Conclusion and outlook

Crystalline microresonators, such as those based in MgF2, are ideally suited for nonlinear optics due to their potential for extremely high Q-factor, efficient GHz-range repetition rate solitons, and straightforward fabrication. However, as a discrete bulk element, leveraging this intrinsic advantage over other materials to generate solitons and low-noise microwave signals has hitherto required the use of sub-optimal coupling elements. PWBs challenge the status quo by offering a new means of coupling light into microresonators. In the last decade, PWBs have matured from a novel form of photonic chip interconnect45,46 to a commercially viable and scalable technology. Here we demonstrate the versatility of these free-form waveguides beyond standard point-to-point routing functionality between chips. PWBs can also serve as efficient evanescent coupling elements for generating solitons and low-noise microwave signals, with performance comparable to that found in traditional tapered fiber-microresonator or prism-microresonator systems. Not only can these PWBs provide low insertion loss and handle the optical powers necessitated by the nonlinear power threshold of MgF2, but they also hold the potential to support fully passive integration. In particular, we demonstrate effective and robust PWB coupling to a MgF2 microresonator with an extinction ratio of 85% and a quality factor \(\sim\) 1 billion, as well as a soliton microcomb and pure (− 123 dBc/Hz at 10 kHz offset) microwave signal at a 14.2 GHz carrier.
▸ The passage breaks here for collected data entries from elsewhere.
This is an optimization exercise on Yosys and OpenROAD, whose aim is small area, a short achievable clock period and few clock cycles, not a production implementation.
At most, simulation tests tie the RTL to the original design; equivalence was not proved.
Power is estimated from default activity; no workload was simulated.

==> branch fjord: inputs <==
==> flow/design.v <==
module Bin2BCD(
    input clk,
    input rst,
    input en,
    input [11:0] bin_d_in,
    output [15:0] bcd_d_out,
    output rdy
    );
    function [2:0] mod5(input [3:0] d);
        begin
            mod5[2] = (d[2] & ~d[1] & ~d[0]) | (d[3] & d[0]);
            mod5[1] = (d[1] & ~d[2]) | (d[1] & d[0]) | (d[3] & ~d[0]);
            mod5[0] = (~d[3] & ~d[2] & d[0]) | (d[2] & d[1] & ~d[0]) | (d[3] & ~d[0]);
        end
    endfunction
    function ge5(input [3:0] d);
        ge5 = d[3] | (d[2] & (d[1] | d[0]));
    endfunction
    wire [3:0] a0_0 = {3'd0, bin_d_in[11]};
    wire [3:0] a1_0 = {a0_0[2:0], bin_d_in[10]};
    wire [3:0] a2_0 = {a1_0[2:0], bin_d_in[9]};
    wire [3:0] a3_0 = {mod5(a2_0), bin_d_in[8]};
    wire [3:0] a3_1 = {3'd0, ge5(a2_0)};
    wire [3:0] a4_0 = {mod5(a3_0), bin_d_in[7]};
    wire [3:0] a4_1 = {a3_1[2:0], ge5(a3_0)};
    wire [3:0] a5_0 = {mod5(a4_0), bin_d_in[6]};
    wire [3:0] a5_1 = {a4_1[2:0], ge5(a4_0)};
    wire [3:0] a6_0 = {mod5(a5_0), bin_d_in[5]};
    wire [3:0] a6_1 = {mod5(a5_1), ge5(a5_0)};
    wire [3:0] a6_2 = {3'd0, ge5(a5_1)};
    wire [3:0] a7_0 = {mod5(a6_0), bin_d_in[4]};
    wire [3:0] a7_1 = {mod5(a6_1), ge5(a6_0)};
    wire [3:0] a7_2 = {a6_2[2:0], ge5(a6_1)};
    wire [3:0] a8_0 = {mod5(a7_0), bin_d_in[3]};
    wire [3:0] a8_1 = {mod5(a7_1), ge5(a7_0)};
    wire [3:0] a8_2 = {a7_2[2:0], ge5(a7_1)};
    wire [3:0] a9_0 = {mod5(a8_0), bin_d_in[2]};
    wire [3:0] a9_1 = {mod5(a8_1), ge5(a8_0)};
    wire [3:0] a9_2 = {mod5(a8_2), ge5(a8_1)};
    wire [3:0] a9_3 = {3'd0, ge5(a8_2)};
    wire [14:0] mid = {a9_3[0:0], a9_2[3:0], a9_1[3:0], a9_0[3:0], bin_d_in[1:0]};
    reg [14:0] mid_q;
    reg        rdy_q;
    always @(posedge clk) begin
        if (en) mid_q <= mid;
        rdy_q <= en & ~rst;
    end
    wire q_new_n33, q_new_n34, q_new_n35, q_new_n36, q_new_n37, q_new_n38, q_new_n39, q_new_n40, q_new_n41, q_new_n42, q_new_n43, q_new_n44, q_new_n45, q_new_n46, q_new_n47, q_new_n49, q_new_n50, q_new_n51, q_new_n52, q_new_n54, q_new_n56, q_new_n58, q_new_n59, q_new_n60, q_new_n61, q_new_n62, q_new_n63, q_new_n64, q_new_n65, q_new_n66, q_new_n67, q_new_n68, q_new_n69, q_new_n70, q_new_n71, q_new_n72, q_new_n73, q_new_n74, q_new_n76, q_new_n77, q_new_n79, q_new_n80, q_new_n82, q_new_n84, q_new_n85, q_new_n86, q_new_n87, q_new_n88, q_new_n89, q_new_n90, q_new_n91, q_new_n92, q_new_n93, q_new_n94, q_new_n95, q_new_n96, q_new_n97, q_new_n98, q_new_n99, q_new_n100, q_new_n102, q_new_n103, q_new_n105, q_new_n106, q_new_n108, q_new_n110;
    assign q_new_n33 = mid_q[2] & mid_q[5];
    assign q_new_n34 = ~mid_q[2] & mid_q[4];
    assign q_new_n35 = ~mid_q[3] & q_new_n34;
    assign q_new_n36 = ~q_new_n33 & ~q_new_n35;
    assign q_new_n37 = ~mid_q[2] & mid_q[5];
    assign q_new_n38 = mid_q[3] & ~q_new_n34;
    assign q_new_n39 = ~q_new_n37 & ~q_new_n38;
    assign q_new_n40 = ~mid_q[1] & ~q_new_n39;
    assign q_new_n41 = mid_q[2] & ~mid_q[4];
    assign q_new_n42 = ~mid_q[5] & q_new_n41;
    assign q_new_n43 = mid_q[3] & q_new_n34;
    assign q_new_n44 = ~q_new_n37 & ~q_new_n43;
    assign q_new_n45 = ~q_new_n42 & q_new_n44;
    assign q_new_n46 = q_new_n40 & q_new_n45;
    assign q_new_n47 = ~q_new_n39 & ~q_new_n46;
    assign bcd_d_out[4] = ~q_new_n36 | q_new_n47;
    assign q_new_n49 = mid_q[1] & ~bcd_d_out[4];
    assign q_new_n50 = q_new_n40 & ~q_new_n45;
    assign q_new_n51 = ~mid_q[1] & ~q_new_n36;
    assign q_new_n52 = ~q_new_n50 & ~q_new_n51;
    assign bcd_d_out[1] = q_new_n49 | ~q_new_n52;
    assign q_new_n54 = ~q_new_n40 & ~q_new_n45;
    assign bcd_d_out[2] = q_new_n51 | q_new_n54;
    assign q_new_n56 = mid_q[1] & ~q_new_n36;
    assign bcd_d_out[3] = q_new_n46 | q_new_n56;
    assign q_new_n58 = mid_q[4] & ~q_new_n35;
    assign q_new_n59 = ~mid_q[5] & ~q_new_n58;
    assign q_new_n60 = mid_q[6] & mid_q[9];
    assign q_new_n61 = ~mid_q[6] & mid_q[8];
    assign q_new_n62 = ~mid_q[7] & q_new_n61;
    assign q_new_n63 = ~q_new_n60 & ~q_new_n62;
    assign q_new_n64 = ~mid_q[6] & mid_q[9];
    assign q_new_n65 = mid_q[7] & ~q_new_n61;
    assign q_new_n66 = ~q_new_n64 & ~q_new_n65;
    assign q_new_n67 = q_new_n59 & ~q_new_n66;
    assign q_new_n68 = mid_q[6] & ~mid_q[8];
    assign q_new_n69 = ~mid_q[9] & q_new_n68;
    assign q_new_n70 = mid_q[7] & q_new_n61;
    assign q_new_n71 = ~q_new_n64 & ~q_new_n70;
    assign q_new_n72 = ~q_new_n69 & q_new_n71;
    assign q_new_n73 = q_new_n67 & q_new_n72;
    assign q_new_n74 = ~q_new_n66 & ~q_new_n73;
    assign bcd_d_out[8] = ~q_new_n63 | q_new_n74;
    assign q_new_n76 = q_new_n59 & bcd_d_out[8];
    assign q_new_n77 = ~q_new_n59 & ~bcd_d_out[8];
    assign bcd_d_out[5] = q_new_n76 | q_new_n77;
    assign q_new_n79 = q_new_n59 & ~q_new_n63;
    assign q_new_n80 = ~q_new_n67 & ~q_new_n72;
    assign bcd_d_out[6] = q_new_n79 | q_new_n80;
    assign q_new_n82 = ~q_new_n59 & ~q_new_n63;
    assign bcd_d_out[7] = q_new_n73 | q_new_n82;
    assign q_new_n84 = mid_q[8] & ~q_new_n62;
    assign q_new_n85 = ~mid_q[9] & ~q_new_n84;
    assign q_new_n86 = mid_q[10] & mid_q[13];
    assign q_new_n87 = ~mid_q[10] & mid_q[12];
    assign q_new_n88 = ~mid_q[11] & q_new_n87;
    assign q_new_n89 = ~q_new_n86 & ~q_new_n88;
    assign q_new_n90 = ~mid_q[10] & mid_q[13];
    assign q_new_n91 = mid_q[11] & ~q_new_n87;
    assign q_new_n92 = ~q_new_n90 & ~q_new_n91;
    assign q_new_n93 = q_new_n85 & ~q_new_n92;
    assign q_new_n94 = mid_q[10] & ~mid_q[12];
    assign q_new_n95 = ~mid_q[13] & q_new_n94;
    assign q_new_n96 = mid_q[11] & q_new_n87;
    assign q_new_n97 = ~q_new_n90 & ~q_new_n96;
    assign q_new_n98 = ~q_new_n95 & q_new_n97;
    assign q_new_n99 = q_new_n93 & q_new_n98;
    assign q_new_n100 = ~q_new_n92 & ~q_new_n99;
    assign bcd_d_out[12] = ~q_new_n89 | q_new_n100;
    assign q_new_n102 = q_new_n85 & bcd_d_out[12];
    assign q_new_n103 = ~q_new_n85 & ~bcd_d_out[12];
    assign bcd_d_out[9] = q_new_n102 | q_new_n103;
    assign q_new_n105 = q_new_n85 & ~q_new_n89;
    assign q_new_n106 = ~q_new_n93 & ~q_new_n98;
    assign bcd_d_out[10] = q_new_n105 | q_new_n106;
    assign q_new_n108 = ~q_new_n85 & ~q_new_n89;
    assign bcd_d_out[11] = q_new_n99 | q_new_n108;
    assign q_new_n110 = mid_q[12] & ~q_new_n88;
    assign bcd_d_out[13] = mid_q[13] | q_new_n110;
    assign bcd_d_out[15] = 1'b0;
    assign bcd_d_out[0] = mid_q[0];
    assign bcd_d_out[14] = mid_q[14];
    assign rdy = rdy_q;
endmodule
Potentially one of the most exciting possibilities offered by PWBs is passive alignment to discrete photonic elements like crystals during the writing process, which drastically increases manufacturability. The results reported in this work come from PWBs written to V-groove FAs, which were then actively aligned to the microresonator protrusion to reach the optimal coupling position with high modal density and large extinction ratios. Such in situ positional monitoring is in fact not strictly necessary. Future iterations can envision writing the PWB directly from a PIC onto the microresonator protrusion at a pre-specified location (see SI). Neither component is displaced post factum and the need for active monitoring during alignment vanishes. Thanks to the robust optical coupling of PWBs, scalable PIC technologies can finally benefit from integration with high-performance crystalline microresonators. Moreover, PWBs need not be limited to microresonator-coupling: applications such as environmental sensing and light-driven soft robotics using fragile and bulky coupling components, like tapered fiber, profit from smaller more rugged PWB-based systems.